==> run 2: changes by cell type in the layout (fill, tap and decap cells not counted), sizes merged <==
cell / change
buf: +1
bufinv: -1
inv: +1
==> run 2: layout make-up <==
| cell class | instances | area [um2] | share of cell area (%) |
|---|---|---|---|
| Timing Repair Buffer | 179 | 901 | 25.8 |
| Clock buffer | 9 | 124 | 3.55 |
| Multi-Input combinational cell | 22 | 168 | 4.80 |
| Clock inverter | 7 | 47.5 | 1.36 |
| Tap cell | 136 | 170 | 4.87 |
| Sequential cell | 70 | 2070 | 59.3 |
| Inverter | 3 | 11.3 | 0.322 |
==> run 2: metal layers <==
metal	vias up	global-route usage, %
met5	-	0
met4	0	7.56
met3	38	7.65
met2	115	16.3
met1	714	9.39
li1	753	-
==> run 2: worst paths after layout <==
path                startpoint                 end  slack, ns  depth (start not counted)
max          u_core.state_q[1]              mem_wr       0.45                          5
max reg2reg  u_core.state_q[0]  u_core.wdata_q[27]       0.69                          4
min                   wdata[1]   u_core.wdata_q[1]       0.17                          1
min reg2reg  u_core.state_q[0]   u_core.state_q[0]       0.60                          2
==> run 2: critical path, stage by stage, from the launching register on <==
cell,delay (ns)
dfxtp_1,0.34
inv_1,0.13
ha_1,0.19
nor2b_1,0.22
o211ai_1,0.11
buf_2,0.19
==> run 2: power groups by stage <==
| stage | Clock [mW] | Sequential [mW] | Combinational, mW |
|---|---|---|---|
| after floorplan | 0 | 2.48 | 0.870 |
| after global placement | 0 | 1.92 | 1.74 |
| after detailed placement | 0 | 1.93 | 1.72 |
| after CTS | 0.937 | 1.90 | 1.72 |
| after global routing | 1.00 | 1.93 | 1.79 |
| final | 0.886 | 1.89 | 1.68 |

________

• [What the task asks]
From the first line to the last, return the data exactly as written.

• [Solution]
==> run 2: changes by cell type in the layout (fill, tap and decap cells not counted), sizes merged <==
cell / change
buf: +1
bufinv: -1
inv: +1
==> run 2: layout make-up <==
| cell class | instances | area [um2] | share of cell area (%) |
|---|---|---|---|
| Timing Repair Buffer | 179 | 901 | 25.8 |
| Clock buffer | 9 | 124 | 3.55 |
| Multi-Input combinational cell | 22 | 168 | 4.80 |
| Clock inverter | 7 | 47.5 | 1.36 |
| Tap cell | 136 | 170 | 4.87 |
| Sequential cell | 70 | 2070 | 59.3 |
| Inverter | 3 | 11.3 | 0.322 |
==> run 2: metal layers <==
metal	vias up	global-route usage, %
met5	-	0
met4	0	7.56
met3	38	7.65
met2	115	16.3
met1	714	9.39
li1	753	-
==> run 2: worst paths after layout <==
path                startpoint                 end  slack, ns  depth (start not counted)
max          u_core.state_q[1]              mem_wr       0.45                          5
max reg2reg  u_core.state_q[0]  u_core.wdata_q[27]       0.69                          4
min                   wdata[1]   u_core.wdata_q[1]       0.17                          1
min reg2reg  u_core.state_q[0]   u_core.state_q[0]       0.60                          2
==> run 2: critical path, stage by stage, from the launching register on <==
cell,delay (ns)
dfxtp_1,0.34
inv_1,0.13
ha_1,0.19
nor2b_1,0.22
o211ai_1,0.11
buf_2,0.19
==> run 2: power groups by stage <==
| stage | Clock [mW] | Sequential [mW] | Combinational, mW |
|---|---|---|---|
| after floorplan | 0 | 2.48 | 0.870 |
| after global placement | 0 | 1.92 | 1.74 |
| after detailed placement | 0 | 1.93 | 1.72 |
| after CTS | 0.937 | 1.90 | 1.72 |
| after global routing | 1.00 | 1.93 | 1.79 |
| final | 0.886 | 1.89 | 1.68 |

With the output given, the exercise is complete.